Crude Falls for Fourth Day After U.S. Inventories Data
Source: MarketWatch, Moming Zhou & Polya Lesova (2/12/09)
"Crude inventories excluding those in the Strategic Petroleum Reserve gained 4.7 million barrels, more than analysts' expectations. . .in the week ended Feb. 6. . ."
Crude for March delivery ended down $1.61, or 4.3%, at $35.94 a barrel on the New York Mercantile Exchange, the lowest since Jan. 15. In a volatile session, the March contract rose more than 2% to $38.47 earlier.
"The inventories data are clearly bearish for crude," said James Williams, an economist at energy research firm WTRG Economics.

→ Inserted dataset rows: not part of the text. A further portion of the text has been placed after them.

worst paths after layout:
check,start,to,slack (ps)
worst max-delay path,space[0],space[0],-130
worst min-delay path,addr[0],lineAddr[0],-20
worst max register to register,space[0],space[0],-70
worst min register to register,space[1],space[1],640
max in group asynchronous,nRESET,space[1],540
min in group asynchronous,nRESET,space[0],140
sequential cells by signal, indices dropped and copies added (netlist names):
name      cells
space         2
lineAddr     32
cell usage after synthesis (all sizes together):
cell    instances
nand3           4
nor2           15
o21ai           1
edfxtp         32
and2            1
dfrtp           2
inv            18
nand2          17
interface ramBusIf;
    logic request;                                      // One-cycle pulse at cycle start.
    logic [localBusPkg::RAM_ADDR_W-1:0] wordAddr;       // Start word of the cycle.
    logic rnw;
    logic burst;                                        // CPU asked for a line burst.
    logic [31:0] wdata;
    logic [31:0] rdata;                                 // Valid only with ta.
    logic ta;                                           // One pulse per beat.
    logic burstCycle;                                   // Low on a refused burst.

    modport master (
        output request, wordAddr, rnw, burst, wdata,
        input rdata, ta, burstCycle
    );
    modport slave (
        input request, wordAddr, rnw, burst, wdata,
        output rdata, ta, burstCycle
    );
endinterface

`default_nettype wire

File: src/hdl/cycleControl.sv
// Bus cycle sequencer: starts the addressed datapath, follows its acknowledges and counts burst beats.
`timescale 1ns/10ps
`default_nettype none

module cycleControl (
    input logic CLK40,
    input logic nRESET,
    input logic nTs,
    input logic rnw,
    input logic lineBurst,
    input logic [31:0] writeData,
    input localBusPkg::busSpace_e space,
    input logic [31:0] lineAddr,
    output logic cycleDone,
    regBusIf.master regBus,
    ramBusIf.master ramBus
);

    localBusPkg::cycleState_e state;
    logic launch;                                       // First cycle after nTs.
    logic rnwQ;
    logic burstQ;
    logic [localBusPkg::BEAT_W-1:0] beatCnt;
    logic ta;
    logic lastBeat;

    assign ta = regBus.ta || ramBus.ta;

    // One beat unless a granted RAM burst still has beats to go.
    assign lastBeat = (space != localBusPkg::SPACE_RAM) || !burstQ || !ramBus.burstCycle ||
                      (beatCnt == localBusPkg::LAST_BEAT);

    // Request goes only to the space the decoder picked.
    assign regBus.request = launch && (space == localBusPkg::SPACE_REG);
    assign regBus.index = lineAddr[2 +: localBusPkg::REG_IDX_W];
    assign regBus.rnw = rnwQ;
    assign regBus.wdata = writeData;                    // CPU holds data until nTa.

    assign ramBus.request = launch && (space == localBusPkg::SPACE_RAM);
    assign ramBus.wordAddr = lineAddr[2 +: localBusPkg::RAM_ADDR_W];
    assign ramBus.rnw = rnwQ;
    assign ramBus.burst = burstQ;
    assign ramBus.wdata = writeData;

    // Decoder releases the space at the end of recovery.
    assign cycleDone = (state == localBusPkg::ST_RECOVER);

    always_ff @(posedge CLK40 or negedge nRESET) begin
        if (!nRESET) begin
            state <= localBusPkg::ST_IDLE;
            launch <= 1'b0;
            rnwQ <= 1'b0;
            burstQ <= 1'b0;
            beatCnt <= '0;
        end else begin
            launch <= 1'b0;
            case (state)
                localBusPkg::ST_IDLE: begin
                    if (!nTs) begin
                        state <= localBusPkg::ST_WAIT;
                        launch <= 1'b1;
                        rnwQ <= rnw;                    // Cycle attributes sampled with nTs.
                        burstQ <= lineBurst;
                        beatCnt <= '0;
                    end
                end
                localBusPkg::ST_WAIT: begin
                    if (space == localBusPkg::SPACE_NONE) begin
                        state <= localBusPkg::ST_IDLE;  // Unclaimed, back at edge 1.
                    end else if (ta) begin
                        beatCnt <= beatCnt + 1'b1;
                        state <= lastBeat ? localBusPkg::ST_RECOVER : localBusPkg::ST_BEAT;
                    end
                end
                localBusPkg::ST_BEAT: begin
                    if (ta) begin
                        beatCnt <= beatCnt + 1'b1;
                        if (lastBeat) begin
                            state <= localBusPkg::ST_RECOVER;
                        end
                    end
                end
                localBusPkg::ST_RECOVER: begin
                    state <= localBusPkg::ST_IDLE;      // nTa driven high this cycle.
                end
                default: begin
                    state <= localBusPkg::ST_IDLE;
                end
            endcase
        end
    end

    // CPU starts nothing until recovery is over.
    tsOnlyInIdle: assert property (
        @(posedge CLK40) disable iff (!nRESET)
        !nTs |-> state == localBusPkg::ST_IDLE
    );

    // Datapath acknowledges stay inside the cycle window.
    taOnlyInCycle: assert property (
        @(posedge CLK40) disable iff (!nRESET)
        ta |-> state inside {localBusPkg::ST_WAIT, localBusPkg::ST_BEAT}
    );

endmodule

`default_nettype wire

File: src/flat_wrapper.sv
// flat-port wrapper written by rule: the top's interface ports become plain ports
module cycleControl_flat 
  (CLK40, nRESET, nTs, rnw, lineBurst, writeData, space, lineAddr, cycleDone, regBus_request, regBus_index, regBus_rnw, regBus_wdata, regBus_rdata, regBus_ta, ramBus_request, ramBus_wordAddr, ramBus_rnw, ramBus_burst, ramBus_wdata, ramBus_rdata, ramBus_ta, ramBus_burstCycle);
  regBusIf regBus_i ();
  ramBusIf ramBus_i ();
  input logic CLK40;
  input logic nRESET;
  input logic nTs;
  input logic rnw;
  input logic lineBurst;
  input logic [31:0] writeData;
  input localBusPkg::busSpace_e space;
  input logic [31:0] lineAddr;
  output logic cycleDone;
  output wire logic [$bits(regBus_i.request)-1:0] regBus_request;
  output wire logic [$bits(regBus_i.index)-1:0] regBus_index;
  output wire logic [$bits(regBus_i.rnw)-1:0] regBus_rnw;
  output wire logic [$bits(regBus_i.wdata)-1:0] regBus_wdata;
  input wire logic [$bits(regBus_i.rdata)-1:0] regBus_rdata;
  input wire logic [$bits(regBus_i.ta)-1:0] regBus_ta;
  output wire logic [$bits(ramBus_i.request)-1:0] ramBus_request;
  output wire logic [$bits(ramBus_i.wordAddr)-1:0] ramBus_wordAddr;
  output wire logic [$bits(ramBus_i.rnw)-1:0] ramBus_rnw;
  output wire logic [$bits(ramBus_i.burst)-1:0] ramBus_burst;
  output wire logic [$bits(ramBus_i.wdata)-1:0] ramBus_wdata;
  input wire logic [$bits(ramBus_i.rdata)-1:0] ramBus_rdata;
  input wire logic [$bits(ramBus_i.ta)-1:0] ramBus_ta;
  input wire logic [$bits(ramBus_i.burstCycle)-1:0] ramBus_burstCycle;
  assign regBus_request = regBus_i.request;
  assign regBus_index = regBus_i.index;
  assign regBus_rnw = regBus_i.rnw;
  assign regBus_wdata = regBus_i.wdata;
  assign regBus_i.rdata = regBus_rdata;
  assign regBus_i.ta = regBus_ta;
  assign ramBus_request = ramBus_i.request;
  assign ramBus_wordAddr = ramBus_i.wordAddr;
  assign ramBus_rnw = ramBus_i.rnw;
  assign ramBus_burst = ramBus_i.burst;
  assign ramBus_wdata = ramBus_i.wdata;
  assign ramBus_i.rdata = ramBus_rdata;
  assign ramBus_i.ta = ramBus_ta;
  assign ramBus_i.burstCycle = ramBus_burstCycle;
  cycleControl u_core (.CLK40(CLK40), .nRESET(nRESET), .nTs(nTs), .rnw(rnw), .lineBurst(lineBurst), .writeData(writeData), .space(space), .lineAddr(lineAddr), .cycleDone(cycleDone), .regBus(regBus_i), .ramBus(ramBus_i));
endmodule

Crude has lost 13% in the four sessions since Feb. 5, on increasing worries over sluggish demand and inventories buildup.
The International Energy Agency (IEA) said in a report Wednesday that this year's global oil demand will fall by 1 million barrels a day, or 1.1%, from last year. If realized, it will be the biggest yearly drop since 1982.
Analysts surveyed by energy information provider Platts had expected a buildup of 3.4 million barrels in crude inventories, lower than the 4.7 million gain reported by the EIA. At 350.8 million barrels, last week's inventories level was the highest since July 2007.
Gasoline stockpiles fell by 2.6 million barrels while distillate fuels, which include diesel and heating oil, declined by 1 million barrels, the EIA reported.
Late Tuesday, the American Petroleum Institute pegged the week's drop in crude stockpiles at nearly 2 million barrels, putting total U.S. inventories at 344.25 million barrels for the week ended Feb. 6.
The IEA cited a worsening economic outlook as the reason for the weakness in oil demand. "While current OPEC supply curbs will eventually begin to clear the onshore stock overhang, significant volumes of 'floating' oil could dampen any upward price momentum in the short term," the IEA said.
OPEC is next scheduled to meet on March 15 in Vienna.